Ultrafast trans-cis photoisomerization of the neutral chromophore in green fluorescent proteins: Surface-hopping dynamics simulation.

Abstract

Reversible photoswitching fluorescent protein can reversibly switch between on-state (fluorescent) and off-state (dark). Anionic cis and neutral trans chromophores are the on- and off-states in green fluorescent proteins (GFPs), respectively. We investigated the ultrafast trans-cis photoisomerization mechanisms of the neutral GFP chromophore upon excitation to the S1 state by means of surface-hopping dynamics simulations based on the Zhu-Nakamura theory. Two trans isomers, located in the S0 state, were taken into consideration in dynamics simulation. After these two trans isomers are excited to the S1 state, the molecule moves to a excited-state minimum by increasing the imidazolinone-bridge bond length and decreasing the phenol-bridge bond length.
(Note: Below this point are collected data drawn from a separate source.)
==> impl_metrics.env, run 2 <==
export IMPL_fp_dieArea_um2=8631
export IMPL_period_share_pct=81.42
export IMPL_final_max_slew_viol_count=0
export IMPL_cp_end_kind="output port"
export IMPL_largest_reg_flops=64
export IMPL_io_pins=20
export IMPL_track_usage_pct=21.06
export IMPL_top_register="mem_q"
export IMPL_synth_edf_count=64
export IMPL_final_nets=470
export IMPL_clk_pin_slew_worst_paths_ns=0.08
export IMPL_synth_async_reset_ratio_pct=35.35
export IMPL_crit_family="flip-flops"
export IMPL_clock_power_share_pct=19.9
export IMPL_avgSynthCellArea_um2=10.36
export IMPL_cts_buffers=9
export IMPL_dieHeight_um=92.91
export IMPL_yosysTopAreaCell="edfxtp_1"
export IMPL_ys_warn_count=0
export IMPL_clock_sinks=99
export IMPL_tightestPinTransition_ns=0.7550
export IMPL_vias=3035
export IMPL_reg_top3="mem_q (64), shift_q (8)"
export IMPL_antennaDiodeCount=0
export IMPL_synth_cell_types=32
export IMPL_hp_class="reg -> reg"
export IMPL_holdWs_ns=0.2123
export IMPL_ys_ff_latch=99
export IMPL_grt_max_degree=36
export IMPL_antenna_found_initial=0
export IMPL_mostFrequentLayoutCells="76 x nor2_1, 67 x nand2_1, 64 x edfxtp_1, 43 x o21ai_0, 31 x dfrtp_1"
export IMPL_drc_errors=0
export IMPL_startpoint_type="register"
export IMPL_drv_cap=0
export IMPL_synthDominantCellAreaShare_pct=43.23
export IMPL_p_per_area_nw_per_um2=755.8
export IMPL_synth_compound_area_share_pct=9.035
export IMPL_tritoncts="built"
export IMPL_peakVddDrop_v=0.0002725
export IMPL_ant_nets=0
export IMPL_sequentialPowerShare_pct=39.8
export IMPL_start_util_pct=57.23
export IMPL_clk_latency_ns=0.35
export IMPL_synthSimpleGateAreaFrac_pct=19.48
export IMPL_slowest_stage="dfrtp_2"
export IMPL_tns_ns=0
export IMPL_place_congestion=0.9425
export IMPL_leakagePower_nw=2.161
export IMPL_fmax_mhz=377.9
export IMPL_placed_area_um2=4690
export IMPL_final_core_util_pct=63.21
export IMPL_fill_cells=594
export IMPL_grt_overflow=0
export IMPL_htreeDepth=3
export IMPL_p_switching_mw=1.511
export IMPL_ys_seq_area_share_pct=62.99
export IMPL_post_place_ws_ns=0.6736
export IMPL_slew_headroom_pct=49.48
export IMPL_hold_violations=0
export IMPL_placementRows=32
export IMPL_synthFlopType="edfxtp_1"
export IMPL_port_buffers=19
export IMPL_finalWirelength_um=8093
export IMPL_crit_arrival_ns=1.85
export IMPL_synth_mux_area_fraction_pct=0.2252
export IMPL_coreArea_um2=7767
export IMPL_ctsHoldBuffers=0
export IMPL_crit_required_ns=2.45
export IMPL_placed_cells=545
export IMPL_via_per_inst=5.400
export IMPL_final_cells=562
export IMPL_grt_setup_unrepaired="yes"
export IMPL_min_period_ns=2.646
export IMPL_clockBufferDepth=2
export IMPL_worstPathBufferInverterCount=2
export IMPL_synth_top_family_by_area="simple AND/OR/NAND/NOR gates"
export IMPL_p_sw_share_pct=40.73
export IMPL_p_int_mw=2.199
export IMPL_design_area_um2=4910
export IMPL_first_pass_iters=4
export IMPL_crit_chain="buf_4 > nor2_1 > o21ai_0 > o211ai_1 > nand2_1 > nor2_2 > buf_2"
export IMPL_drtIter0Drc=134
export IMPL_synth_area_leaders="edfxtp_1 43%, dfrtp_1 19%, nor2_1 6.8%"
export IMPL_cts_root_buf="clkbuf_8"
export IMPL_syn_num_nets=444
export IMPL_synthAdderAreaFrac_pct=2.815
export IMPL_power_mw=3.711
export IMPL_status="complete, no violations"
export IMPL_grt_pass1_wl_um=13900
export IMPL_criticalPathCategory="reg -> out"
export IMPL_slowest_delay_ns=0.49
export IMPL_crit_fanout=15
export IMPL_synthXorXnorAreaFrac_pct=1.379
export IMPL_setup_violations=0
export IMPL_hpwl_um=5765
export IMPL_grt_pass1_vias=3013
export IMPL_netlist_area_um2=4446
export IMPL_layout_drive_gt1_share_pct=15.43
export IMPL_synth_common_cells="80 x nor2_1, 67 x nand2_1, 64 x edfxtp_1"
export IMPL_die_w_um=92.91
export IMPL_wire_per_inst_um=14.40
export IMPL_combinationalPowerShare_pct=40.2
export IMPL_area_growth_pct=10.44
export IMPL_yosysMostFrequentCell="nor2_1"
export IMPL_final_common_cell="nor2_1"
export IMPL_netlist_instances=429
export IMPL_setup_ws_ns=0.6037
$ cat src/rtl/clk_div_ch.sv
// -----------------------------------------------------------------------------
// clk_div_ch
// One divided-clock channel: shadow divider, active divider, half-period
// counter, registered output clock and rising-edge tick.
//
// Ports:
//   clk     in   system clock
//   rst     in   synchronous reset, active-low
//   enb     in   count enable; 0 freezes counter/output and forces tick=0
//   resync  in   restart the channel phase and reload the active divider
//   wr      in   load wr_div into the shadow divider
//   wr_div  in   new half-period value
//   clk_out out  divided clock (high phase first, 50% duty)
//   tick    out  1 in the first high cycle of each clk_out period
//
// A period is high phase then low phase. The period boundary is the terminal
// count that ends the low phase; that is the only point where the shadow
// value moves into the active divider, so a new ratio never cuts or stretches
// a half-period in progress. After reset or resync the first enabled cycle
// raises clk_out immediately, so every channel's first rising edge lands on
// the same cycle and ratios k and 2k keep sharing rising edges.
// -----------------------------------------------------------------------------
module clk_div_ch #(
    parameter int               CNT_W   = 8,
    parameter logic [CNT_W-1:0] RST_DIV = 1
) (
    input  logic             clk,
    input  logic             rst,
    input  logic             enb,
    input  logic             resync,
    input  logic             wr,
    input  logic [CNT_W-1:0] wr_div,
    output logic             clk_out,
    output logic             tick
);

    logic [CNT_W-1:0] div_sh;
    logic [CNT_W-1:0] div_act;
    logic [CNT_W-1:0] cnt;
    logic             start;     // phase restart pending: rise on next enabled cycle

    logic terminal;
    logic rise;
    logic fall;

    assign terminal = (cnt == div_act - CNT_W'(1));
    assign rise     = start || (!clk_out && terminal);
    assign fall     = clk_out && terminal;

    // NOTE: every state register gets a reset value here, including both
    // divider copies, so the channel ratio is defined from the first cycle.
    always_ff @(posedge clk) begin
        if (!rst) begin
            div_sh  <= RST_DIV;
            div_act <= RST_DIV;
            cnt     <= '0;
            clk_out <= 1'b0;
            tick    <= 1'b0;
            start   <= 1'b1;
        end else begin
            // NOTE: non-blocking assignments throughout, so every decision
            // below sees the pre-edge div_sh; a write landing on a boundary
            // therefore only takes effect at the following boundary.
            if (wr) begin
                div_sh <= wr_div;
            end
            tick <= 1'b0;

            if (resync) begin
                // A same-cycle write is folded straight into the transfer.
                div_act <= wr ? wr_div : div_sh;
                cnt     <= '0;
                clk_out <= 1'b0;
                start   <= 1'b1;
            end else if (enb) begin
                if (div_act == '0) begin
                    // Idle: keep polling the shadow for a nonzero ratio.
                    div_act <= div_sh;
                    cnt     <= '0;
                    clk_out <= 1'b0;
                    start   <= 1'b0;
                end else if (rise) begin
                    // Period boundary: adopt the shadow ratio. A zero ratio
                    // parks the channel low instead of emitting a stub pulse.
                    div_act <= div_sh;
                    cnt     <= '0;
                    start   <= 1'b0;
                    if (div_sh != '0) begin
                        clk_out <= 1'b1;
                        tick    <= 1'b1;
                    end
                end else if (fall) begin
                    cnt     <= '0;
                    clk_out <= 1'b0;
                end else begin
                    cnt <= cnt + CNT_W'(1);
                end
            end
        end
    end

endmodule

$ cat src/rtl/clk_div_multi.sv
// -----------------------------------------------------------------------------
// clk_div_multi
// NUM_CH independent 50%-duty clock dividers sharing one write port.
//
// Ports:
//   clk      in   system clock
//   rst      in   synchronous reset, active-low
//   enb      in   global count enable
//   resync   in   one-cycle request to phase-align all channels
//   wr_en    in   divider write strobe
//   wr_ch    in   target channel of the write (indices >= NUM_CH ignored)
//   wr_div   in   new half-period value
//   clk_out  out  divided clock per channel
//   tick     out  one-cycle pulse per channel at each clk_out rise
// -----------------------------------------------------------------------------
module clk_div_multi
    import clk_div_pkg::*;
#(
    parameter int NUM_CH = DEF_NUM_CH,
    parameter int CNT_W  = DEF_CNT_W
) (
    input  logic              clk,
    input  logic              rst,
    input  logic              enb,
    input  logic              resync,
    input  logic              wr_en,
    input  logic [2:0]        wr_ch,
    input  logic [CNT_W-1:0]  wr_div,
    output logic [NUM_CH-1:0] clk_out,
    output logic [NUM_CH-1:0] tick
);

    logic [NUM_CH-1:0] wr_sel;

    for (genvar i = 0; i < NUM_CH; i++) begin : g_ch
        // Only existing channels decode, so out-of-range indices fall away.
        assign wr_sel[i] = wr_en && (wr_ch == 3'(i));

        clk_div_ch #(
            .CNT_W   (CNT_W),
            .RST_DIV (CNT_W'(reset_ratio(i)))
        ) u_ch (
            .clk     (clk),
            .rst     (rst),
            .enb     (enb),
            .resync  (resync),
            .wr      (wr_sel[i]),
            .wr_div  (wr_div),
            .clk_out (clk_out[i]),
            .tick    (tick[i])
        );
    end

endmodule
The twist of imidazolinone-bridge bond drives the molecule toward a conical intersection, and internal conversion occurs. Then, a cis or trans conformer will be obtained in the S0 state. The torsion around the imidazolinone-bridge bond plays a key role in the ultrafast photoisomerization of a neutral chromophore. The torsional motion around the phenol-bridge bond is restricted in the S1 state, while it may occur in the S0 state. The isomerization reaction of this molecule is predicted to be not sensitive to solvent viscosity, and time-dependent density functional theory (TDDFT) calculations indicate that the fast excited-state decay from the Franck-Condon region of the trans isomer to the excited-state minimum was almost independent of solvent polarity.